This project focuses on analyzing, preprocessing, and classifying network traffic using machine learning. The main training and evaluation were performed on network traffic data captured from the Attack Net Zero project using HPING3 in a controlled virtualized environment. The system also references CIC-IDS-2017, CIC-IDS-2018, and CIC-DDoS-2019 datasets as part of the testing and benchmarking phase. The complete pipeline performs feature extraction, preprocessing, encoding, scaling, class balancing, hybrid feature selection, hyperparameter tuning, ensemble learning, evaluation, and visualization.
This project leverages both real-time generated traffic and public benchmark datasets for training, validation, and performance benchmarking.
A widely used intrusion detection dataset developed by the Canadian Institute for Cybersecurity. It contains realistic network traffic with labeled attack scenarios including DoS, DDoS, PortScan, Brute Force, Botnet, and Web attacks, along with benign traffic. It is commonly used for evaluating IDS models.
🔗 https://www.kaggle.com/datasets/chethuhn/network-intrusion-dataset
An improved and more comprehensive version of CIC-IDS-2017, featuring larger-scale traffic data and more diverse, modern attack patterns. It provides enhanced feature sets and better representation of real-world network behavior.
🔗 https://www.kaggle.com/datasets/solarmainframe/ids-intrusion-csv?select=02-22-2018.csv
A dataset specifically designed for DDoS detection. It includes multiple types of DDoS attacks such as SYN flood, UDP flood, and reflection-based attacks, making it highly suitable for benchmarking DDoS detection systems.

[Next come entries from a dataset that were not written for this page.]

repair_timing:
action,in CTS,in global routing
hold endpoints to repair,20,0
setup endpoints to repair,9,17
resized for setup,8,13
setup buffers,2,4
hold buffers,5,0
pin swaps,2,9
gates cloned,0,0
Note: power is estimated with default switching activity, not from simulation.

🔗 https://www.unb.ca/cic/datasets/ddos-2019.html
Custom network traffic generated in a controlled virtualized environment using tools like HPING3. Includes both benign and attack traffic (SYN, ACK, UDP, ICMP, and fragmentation-based floods), enabling real-time testing and validation of machine learning models.
The following features were used for analysis and modeling:
| Feature | Description |
|---|---|
| FRAG | Fragmented packets |
| RST | TCP Reset flag |
| FIN | TCP Finish flag |
| ACK | TCP Acknowledgement flag |
| PSH | TCP Push flag |
| DDOS | Indicates DDoS attack traffic |
| UDP | UDP protocol packets |
| SYN | TCP Synchronize flag |
| BENIGN | Normal traffic monitored from self virtualized environment |
| ICMP | ICMP protocol packets |
Key preprocessing steps:
- Handling Null and Space Values – Cleaned missing or empty entries.

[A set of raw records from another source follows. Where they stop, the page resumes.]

[src/rtl/led_spread_if.sv]
// Handshake/control bundle for the LED spread generator.
// The master drives requests; the slave returns the LED frame and status.
interface led_spread_if #(
  parameter int HALF  = 9,
  parameter int RPT_W = 4
);
  logic              start;
  logic              enable;
  logic              abort;
  logic              tick;
  logic [1:0]        mode;
  logic [RPT_W-1:0]  repeats;
  logic [2*HALF-1:0] out;
  logic              busy;
  logic              done;

  modport master (
    output start, enable, abort, tick, mode, repeats,
    input  out, busy, done
  );

  modport slave (
    input  start, enable, abort, tick, mode, repeats,
    output out, busy, done
  );
endinterface

[src/rtl/led_spread_gen.sv]
// LED spread pattern generator: fills or sweeps LEDs across a two-half strip one frame per tick.
// Optional macro LED_SPREAD_BLINK_EN inserts a dark frame after every lit frame.
module led_spread_gen #(
  parameter int HALF  = 9,
  parameter int RPT_W = 4
) (
  input  logic        clk,
  input  logic        localReset,
  led_spread_if.slave bus
);
  localparam int            SW        = $clog2(HALF + 1);
  localparam logic [SW-1:0] STEP_LAST = SW'(HALF);
  localparam logic [SW-1:0] STEP_ONE  = SW'(1);

`ifdef LED_SPREAD_BLINK_EN
  typedef enum logic [1:0] {IDLE, RUN, BLANK, DONE} state_t;
  localparam state_t LIT_NEXT = BLANK;
`else
  typedef enum logic [1:0] {IDLE, RUN, DONE} state_t;
  localparam state_t LIT_NEXT = RUN;
`endif

  state_t            state;
  logic [SW-1:0]     step;
  logic [RPT_W-1:0]  pass;
  logic [RPT_W-1:0]  rpt_q;
  logic [1:0]        mode_q;
  logic [2*HALF-1:0] frame_q;
  logic              busy_q;
  logic              done_q;

  logic              accept;
  logic              in_blank;
  logic              last_pass;
  logic [RPT_W-1:0]  rpt_eff;
  logic [SW-1:0]     step_inc;

  assign accept    = bus.tick & bus.enable;
  assign rpt_eff   = (rpt_q == '0) ? RPT_W'(1) : rpt_q;
  assign last_pass = (pass >= rpt_eff);
  assign step_inc  = step + STEP_ONE;

`ifdef LED_SPREAD_BLINK_EN
  assign in_blank = (state == BLANK);
`else
  assign in_blank = 1'b0;
`endif

  // Frame k of a pattern; left half occupies the upper HALF bits.
  function automatic logic [2*HALF-1:0] frame_of(input logic [1:0] m, input logic [SW-1:0] k);
    logic [HALF-1:0] fill;
    logic [HALF-1:0] fill_rev;
    logic [HALF-1:0] dot_l;
    logic [HALF-1:0] dot_r;
    int              kk;
    kk = int'(k);
    for (int i = 0; i < HALF; i++) begin
      fill[i]     = (i < kk);
      fill_rev[i] = (i >= HALF - kk);
      dot_l[i]    = (i == kk - 1);
      dot_r[i]    = (i == HALF - kk);
    end
    case (m)
      2'b01:   frame_of = {fill_rev, fill};
      2'b10:   frame_of = {dot_l, dot_r};
      default: frame_of = {fill, fill_rev};
    endcase
  endfunction

  always_ff @(posedge clk or posedge localReset) begin
    if (localReset) begin
      state   <= IDLE;
      step    <= '0;
      pass    <= '0;
      rpt_q   <= '0;
      mode_q  <= '0;
      frame_q <= '0;
      busy_q  <= 1'b0;
      done_q  <= 1'b0;
    end else begin
      done_q <= 1'b0;
      case (state)
        IDLE: begin
          if (bus.start && bus.enable) begin
            state   <= RUN;
            busy_q  <= 1'b1;
            mode_q  <= (bus.mode == 2'b11) ? 2'b00 : bus.mode;
            rpt_q   <= bus.repeats;
            step    <= '0;
            pass    <= RPT_W'(1);
            frame_q <= '0;
          end
        end
        DONE: begin
          state  <= IDLE;
          busy_q <= 1'b0;
        end
        default: begin
          // Abort wins over a simultaneous tick and never produces done.
          if (bus.abort) begin
            state   <= IDLE;
            busy_q  <= 1'b0;
            step    <= '0;
            pass    <= '0;
            frame_q <= '0;
          end else if (accept) begin
            if (in_blank) begin
              state   <= RUN;
              frame_q <= '0;
            end else if (step != STEP_LAST) begin
              step    <= step_inc;
              frame_q <= frame_of(mode_q, step_inc);
              state   <= LIT_NEXT;
            end else if (!last_pass) begin
              pass    <= pass + RPT_W'(1);
              step    <= STEP_ONE;
              frame_q <= frame_of(mode_q, STEP_ONE);
              state   <= LIT_NEXT;
            end else begin
              frame_q <= '0;
              state   <= DONE;
              done_q  <= 1'b1;
            end
          end
        end
      endcase
    end
  end

  assign bus.out  = frame_q;
  assign bus.busy = busy_q;
  assign bus.done = done_q;
endmodule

- Encoding – Converted categorical labels into numeric values via a simple mapping function.
- Scaling – Standardized numeric features for models sensitive to feature magnitude.

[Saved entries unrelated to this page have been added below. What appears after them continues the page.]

$ cat config.mk
export PLATFORM = sky130hd
export DESIGN_NAME = apb_slave_regfile
export DESIGN_NICKNAME = d
export VERILOG_FILES = /design/src/rtl/apb_slave_pkg.sv /design/src/rtl/apb_slave_regbank.sv /design/src/rtl/apb_slave_regfile.sv
export SDC_FILE = /design/constraint.sdc
export NUM_CORES = 1
export LEC_CHECK = 0
export ABC_AREA = 1
export BUFFER_PORTS_ARGS = -buffer_cell sky130_fd_sc_hd__buf_2
export CAP_MARGIN = 20
export CORE_MARGIN = 3
export CORE_UTILIZATION = 55
export DETAILED_ROUTE_END_ITERATION = 10
export PLACE_DENSITY = 0.82
export SLEW_MARGIN = 20
export SYNTH_ARGS = -nofsm -noshare
export SYNTH_HDL_FRONTEND = slang
export SYNTH_SLANG_ARGS = --single-unit
$ cat constraint.sdc
create_clock -name i_PCLK -period 2.85 [get_ports i_PCLK]
set_clock_uncertainty 0.05 [all_clocks]
set_input_delay 0.1425 -clock i_PCLK [delete_from_list [all_inputs] [get_ports i_PCLK]]
set_output_delay 0.1425 -clock i_PCLK [all_outputs]
set_load 0.02 [all_outputs]
$ cat src/rtl/apb_slave_pkg.sv
// Shared types and address-map helpers for the APB register file.
package apb_slave_pkg;

  // Transfer FSM states
  typedef enum logic [1:0] {
    ST_IDLE = 2'd0,
    ST_WAIT = 2'd1,
    ST_DONE = 2'd2
  } apb_state_e;

  // Wait-state counter width (WAIT_STATES is at most 15)
  localparam int CNT_W = 4;

  // Index of the read-only status register for a given register count
  function automatic int ro_index(input int num_regs);
    return num_regs - 1;
  endfunction

  // First byte address past the register window
  function automatic int addr_limit(input int num_regs);
    return num_regs * 4;
  endfunction

  localparam int DEF_NUM_REGS   = 8;
  localparam int DEF_RO_IDX     = ro_index(DEF_NUM_REGS);
  localparam int DEF_ADDR_LIMIT = addr_limit(DEF_NUM_REGS);

endpackage

$ cat src/rtl/apb_slave_regbank.sv
// Register bank: RW registers, write decode with per-register strobe,
// and the combinational read mux (top of the map returns i_status).
module apb_slave_regbank
  import apb_slave_pkg::*;
#(
  parameter int DATA_WIDTH = 32,
  parameter int NUM_REGS   = 8,
  parameter int IDX_W      = $clog2(NUM_REGS)
) (
  input  logic                             clk,
  input  logic                             rst_n,
  input  logic                             i_wr_en,
  input  logic [IDX_W-1:0]                 i_wr_idx,
  input  logic [DATA_WIDTH-1:0]            i_wr_data,
  input  logic [IDX_W-1:0]                 i_rd_idx,
  input  logic [DATA_WIDTH-1:0]            i_status,
  output logic [DATA_WIDTH-1:0]            o_rd_data,
  output logic [(NUM_REGS-1)*DATA_WIDTH-1:0] o_regs,
  output logic [NUM_REGS-2:0]              o_wr_pulse
);

  localparam int NUM_RW = NUM_REGS - 1;
  localparam int RO_IDX = ro_index(NUM_REGS);

  logic [DATA_WIDTH-1:0] regs_q [NUM_RW];
  logic [DATA_WIDTH-1:0] regs_d [NUM_RW];
  logic [NUM_RW-1:0]     wr_pulse_q;
  logic [NUM_RW-1:0]     wr_pulse_d;
  logic [DATA_WIDTH-1:0] rd_data;

  // Write decode: only the addressed RW register loads, and its strobe fires
  always_comb begin
    wr_pulse_d = '0;
    for (int k = 0; k < NUM_RW; k++) begin
      regs_d[k] = regs_q[k];
      if (i_wr_en && (i_wr_idx == IDX_W'(k))) begin
        regs_d[k]     = i_wr_data;
        wr_pulse_d[k] = 1'b1;
      end
    end
  end

  // Register storage and strobe flops, cleared by the async reset
  always_ff @(posedge clk or negedge rst_n) begin
    if (!rst_n) begin
      for (int k = 0; k < NUM_RW; k++) begin
        regs_q[k] <= '0;
      end
      wr_pulse_q <= '0;
    end else begin
      for (int k = 0; k < NUM_RW; k++) begin
        regs_q[k] <= regs_d[k];
      end
      wr_pulse_q <= wr_pulse_d;
    end
  end

  // Read mux: RW registers by index, status word at the top index
  always_comb begin
    rd_data = '0;
    if (i_rd_idx == IDX_W'(RO_IDX)) begin
      rd_data = i_status;
    end else begin
      for (int k = 0; k < NUM_RW; k++) begin
        if (i_rd_idx == IDX_W'(k)) begin
          rd_data = regs_q[k];
        end
      end
    end
  end

  assign o_rd_data  = rd_data;
  assign o_wr_pulse = wr_pulse_q;

  generate
    for (genvar gi = 0; gi < NUM_RW; gi++) begin : g_regs_out
      assign o_regs[gi*DATA_WIDTH +: DATA_WIDTH] = regs_q[gi];
    end
  endgenerate

endmodule

$ cat src/rtl/apb_slave_regfile.sv
// APB completer with a small register file: configurable wait states,
// error response on bad addresses and on writes to the status register.
module apb_slave_regfile
  import apb_slave_pkg::*;
#(
  parameter int ADDR_WIDTH  = 32,
  parameter int DATA_WIDTH  = 32,
  parameter int NUM_REGS    = 8,
  parameter int WAIT_STATES = 1
) (
  input  logic                               i_PCLK,
  input  logic                               i_PRESETn,
  input  logic [ADDR_WIDTH-1:0]              i_PADDR,
  input  logic                               i_PSEL,
  input  logic                               i_PENABLE,
  input  logic                               i_PWRITE,
  input  logic [DATA_WIDTH-1:0]              i_PWDATA,
  output logic                               o_PREADY,
  output logic [DATA_WIDTH-1:0]              o_PRDATA,
  output logic                               o_PSLVERR,
  input  logic [DATA_WIDTH-1:0]              i_status,
  output logic [(NUM_REGS-1)*DATA_WIDTH-1:0] o_regs,
  output logic [NUM_REGS-2:0]                o_wr_pulse
);

  localparam int IDX_W      = $clog2(NUM_REGS);
  localparam int RO_IDX     = ro_index(NUM_REGS);
  localparam int ADDR_LIMIT = addr_limit(NUM_REGS);
  localparam logic [CNT_W-1:0] WS_LOAD = CNT_W'(WAIT_STATES);

  apb_state_e            state_q, state_d;
  logic [CNT_W-1:0]      cnt_q, cnt_d;
  logic                  pready_q, pready_d;
  logic [DATA_WIDTH-1:0] prdata_q, prdata_d;
  logic                  pslverr_q, pslverr_d;

  logic                  enter_done;
  logic                  wr_en;
  logic                  addr_valid;
  logic                  is_ro;
  logic                  wr_ok;
  logic [IDX_W-1:0]      idx;
  logic [DATA_WIDTH-1:0] rd_data;

  assign idx        = i_PADDR[2 +: IDX_W];
  assign addr_valid = (i_PADDR < ADDR_WIDTH'(ADDR_LIMIT)) && (i_PADDR[1:0] == 2'b00);
  assign is_ro      = (idx == IDX_W'(RO_IDX));
  assign wr_ok      = i_PWRITE && addr_valid && !is_ro;

  apb_slave_regbank #(
    .DATA_WIDTH (DATA_WIDTH),
    .NUM_REGS   (NUM_REGS),
    .IDX_W      (IDX_W)
  ) u_regbank (
    .clk        (i_PCLK),
    .rst_n      (i_PRESETn),
    .i_wr_en    (wr_en),
    .i_wr_idx   (idx),
    .i_wr_data  (i_PWDATA),
    .i_rd_idx   (idx),
    .i_status   (i_status),
    .o_rd_data  (rd_data),
    .o_regs     (o_regs),
    .o_wr_pulse (o_wr_pulse)
  );

  // Next-state, wait counting and response generation; response fields are
  // only non-zero for the single cycle that PREADY is high
  always_comb begin
    state_d    = state_q;
    cnt_d      = cnt_q;
    pready_d   = 1'b0;
    prdata_d   = '0;
    pslverr_d  = 1'b0;
    wr_en      = 1'b0;
    enter_done = 1'b0;
    case (state_q)
      ST_IDLE: begin
        // Only a proper setup phase starts a transfer; a stray PENABLE is ignored
        if (i_PSEL && !i_PENABLE) begin
          cnt_d = WS_LOAD;
          if (WAIT_STATES == 0) begin
            enter_done = 1'b1;
          end else begin
            state_d = ST_WAIT;
          end
        end
      end
      ST_WAIT: begin
        if (!i_PSEL) begin
          state_d = ST_IDLE;
          cnt_d   = '0;
        end else if (i_PENABLE) begin
          if (cnt_q <= CNT_W'(1)) begin
            enter_done = 1'b1;
          end else begin
            cnt_d = cnt_q - CNT_W'(1);
          end
        end
      end
      ST_DONE: begin
        // Write lands at the edge closing the PREADY cycle, unless the
        // requester dropped PSEL during it
        state_d = ST_IDLE;
        cnt_d   = '0;
        wr_en   = i_PSEL && i_PENABLE && wr_ok;
      end
      default: begin
        state_d = ST_IDLE;
        cnt_d   = '0;
      end
    endcase
    if (enter_done) begin
      state_d   = ST_DONE;
      cnt_d     = '0;
      pready_d  = 1'b1;
      pslverr_d = !addr_valid || (i_PWRITE && is_ro);
      if (!i_PWRITE && addr_valid) begin
        prdata_d = rd_data;
      end
    end
  end

  // State, counter and registered APB response
  always_ff @(posedge i_PCLK or negedge i_PRESETn) begin
    if (!i_PRESETn) begin
      state_q   <= ST_IDLE;
      cnt_q     <= '0;
      pready_q  <= 1'b0;
      prdata_q  <= '0;
      pslverr_q <= 1'b0;
    end else begin
      state_q   <= state_d;
      cnt_q     <= cnt_d;
      pready_q  <= pready_d;
      prdata_q  <= prdata_d;
      pslverr_q <= pslverr_d;
    end
  end

  assign o_PREADY  = pready_q;
  assign o_PRDATA  = prdata_q;
  assign o_PSLVERR = pslverr_q;

endmodule

==> flow_metrics.tcl <==
set metrics [dict create \
    endpoint_kind "flip-flop" \
    p_leak_nw 9.64 \
    power_density_nw_per_um2 523 \
    synth_area_leaders "dfrtp_1 54%, nand2_1 27%, nand4_1 3.0%, or2_2 2.7%, nand3_1 2.6%" \
    wl_mm 46.4 \
    netlist-cell-type-count 23 \
    cts_buffer_depth 3 \
    status "finished clean" \
    io_pins 366 \
    yosys.area.top_type "dfrtp_1" \
    met1_length_mm 17.1 \
    worstSetupPathType "reg -> reg" \
    layoutNonFillerInstCount 2318 \
    crit_fanout 18 \
    dieArea_sq_um 24600 \
    grt_max_degree 78 \
    viasPerCell 5.71 \
    cts_sinks 271 \
    hold_viol_final 0 \
    fin_area_sq_um 16300 \
    worstMarginPinSlew_ns 1.07 \
    ys_warn_count 0 \
    drt_drc_violations_left 0 \
    portBuffers 365 \
    fin_setup_tns_ns 0 \
    die_h_microns 157 \
    drt_iter0_drc 1539 \
    nFillCells 1617 \
    placed_area_sq_um 14700 \
    overflow 0 \
    finalSetupViolCount 0 \
    syn2layout_area_growth_pct 30.6 \
    synth_fp_nets 1711 \
    slew_headroom_pct 28.7 \
    drv_cap 0 \
    cts_max_level 1 \
    post_cts_buffers 0 \
    wire_per_inst_microns 20.0 \
    worst_hold_slack_ns 0.0680 \
    fin_crit_ns 2.21 \
    place_ws_ns 0.502 \
    cp_slowest_stage_delay_ns 0.53 \
    dp_hpwl_mm 30.0 \
    fin_nets 2116 \
    top_layer_used "met4" \
    dp_cells 2195 \
    synthCells 1608 \
    crit_buf_inv 2 \
    start_util_pct 56.6 \
    dieWidth_microns 157 \
    cp_cell_sequence "inv_1 > ha_1 > or2_2 > nand3_1 > nor2_4 > buf_12 > o211ai_1 > a21oi_1" \
    drive_gt1_share_pct 25.9 \
    wl_met2_mm 21.2 \
    core_sq_um 22100 \
    track_usage_pct 36.7 \
    cts_root_buf "clkbuf_16" \
    final.period_utilization_pct 77.4 \
    fmax_mhz 453 \
    cts_tree "done" \
    synth_seq_cells 271 \
    dr.pass1.iters 5 \
    grt_pass1_vias 12800 \
    clkTransAtPathRegs_ns 0.06 \
    place.gp.congestion 0.896 \
    required_ns 3.26 \
    postRouteAntennaNets 0 \
    synth.avg_cell_area_sq_um 7.78 \
    routed-via-count 13200 \
    synth.top_cell.area_share_pct 54.2 \
    worst_slack_ns 0.644 \
    cts_made_buffers 29 \
    grt_pass1_wl_mm 70.8 \
    start_kind "flip-flop" \
    rows 54 \
    syn_area_sq_um 12500 \
    critPathTopFamily "simple AND/OR/NAND/NOR gates" \
    ir_drop_uv 407 \
    seq_area_frac_synth_pct 54.2 \
    clk_latency_ns 0.55 \
    antenna_found_initial 2 \
    slew_violations 0 \
    slowest_stage "nor2_4" \
    hold_class "in -> reg" \
    wl_met3_mm 5.64 \
    crit_arrival_ns 2.62 \
    grt_setup_unrepaired "no" \
]
==> logic make-up after synthesis <==
group | count (synthesis) | share of synthesized area (%)
buffers and inverters | 142 | 4.74
and+or+nand+nor | 1124 | 37.4
AOI/OAI and AO/OA | 69 | 3.40
adders and majority gates | 2 | 0.200
DFF | 271 | 54.2
==> path summary, 6_finish.rpt <==
| path | start | slack [ns] | end | cells past startpoint |
|---|---|---|---|---|
| min in group asynchronous | i_PRESETn | 0.10 | u_regbank.o_regs[120] | 2 |
| min reg2reg | u_regbank.o_regs[72] | 0.45 | u_regbank.o_regs[72] | 2 |
| max | cnt_q[0] | 0.64 | o_PRDATA[13] | 8 |
| min | i_PADDR[26] | 0.07 | o_PRDATA[23] | 6 |
| max in group asynchronous | i_PRESETn | 1.67 | u_regbank.o_regs[76] | 3 |
| max reg2reg | cnt_q[0] | 0.64 | o_PRDATA[13] | 8 |
==> timing repair <==
action                                 CTS  global route
resized for setup                        0             0
hold buffers                            67             0
endpoints found under the hold margin  332             0
==> state kept, by name, indices dropped and copies added, names as in the netlist <==
register	count
u_regbank.o_regs	224
u_regbank.o_wr_pulse	7
cnt_q	4
o_PSLVERR	1
state_q	2
o_PREADY	1
o_PRDATA	32
==> routing by layer <==
layer	track usage, %	up-vias
met2	57.3	1031
met1	48.7	6140
met4	18.2	0
met3	8.24	183
li1	-	5871
met5	0	-
==> worst register-to-register path: cells and delay by family, from the launching register on <==
family / cells / cell delay [ns]
buffers and inverters: 2 / 0.33
AO/OA/AOI/OAI: 2 / 0.30
flip-flops: 1 / 0.42
AND/OR/NAND/NOR: 3 / 0.87
adder cells (fa/ha/maj): 1 / 0.16
==> cells in the final DEF, fill, tap and decap left out <==
master           n
buf_8            1
nand3_1         63
ha_1             2
nor2b_1          1
diode_2          2
clkbuf_8        11
dfrtp_1        271
clkinvlp_4       1
inv_6            1
buf_4           26
bufinv_16        2
nand4_1         60
nor2_1          28
clkbuf_1         5
dlygate4sd3_1   67
inv_1           41
clkbuf_16       29
clkinv_2         5
a21oi_1         30
nor2_2           1
nor2_4           2
buf_2          364
nand2_1        890
nand2_2          2
nor3_2           2
o21ai_0          7
or2_2           53
inv_2           11
nand3_2          7
nor3_1           4
buf_12           6
or2_0            8
nor3_4           3
o211ai_1        32
==> through the flow <==
| step | utilization [%] | power (W) |
|---|---|---|
| 2_1_floorplan | - | 0.00429 |
| 3_3_place_gp | 66.3 | 0.00460 |
| 3_5_place_dp | 66.3 | 0.00462 |
| 4_1_cts | 73.9 | 0.00854 |
| 5_1_grt | 73.9 | 0.00879 |
| 6_report | 73.9 | 0.00855 |
==> area by class of cell <==
class,count,area [sq um],share of cell area (%)
antenna,2,5.00,0.0307
clock buffer,45,896,5.49
clock inverter,9,101,0.621
inverter,52,195,1.20
multi-input combinational,1195,5170,31.7
sequential,271,6780,41.5
tap,280,350,2.15
timing repair buffer,464,2820,17.3
==> synth_stat cells, drive strengths merged <==
master	instances
clkbuf	39
nand3	70
nor2	31
nor3	9
or2	61
inv	52
nor2b	1
buf	51
a21oi	30
o211ai	32
nand4	60
nand2	892
dfrtp	271
ha	2
o21ai	7
==> power by group <==
part | switching [W] | total, W | internal, W
sequential | 0.0000299 | 0.00392 | 0.00389
clock | 0.00157 | 0.00390 | 0.00233
combinational | 0.000462 | 0.000727 | 0.000265
total | 0.00206 | 0.00855 | 0.00648
Note: power is estimated with default switching activity, not from simulation.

- Hybrid Feature Selection – Combined filter, wrapper, and embedded methods to remove irrelevant or redundant features. Improved accuracy, precision, and F1 score.
- Class Balancing (SMOTE) – Synthetic oversampling of minority classes to reduce bias toward dominant classes.
| Model | Description | Key Parameters / Notes |
|---|---|---|
| XGBoost | Gradient boosting ensemble | Tuned n_estimators, max_depth, learning_rate |
| SVM | Support Vector Machine | Tuned C, gamma, kernel |
| KNN | k-Nearest Neighbors | Tuned n_neighbors, weights, p |
| MLP | Multi-layer Perceptron | Tuned hidden_layer_sizes, activation, solver, learning_rate |
| Random Forest | Tree-based ensemble classifier | Used as meta learner in stacking ensemble |
-
Voting Ensemble (MLP-based)
- Combined multiple MLP classifiers with soft voting.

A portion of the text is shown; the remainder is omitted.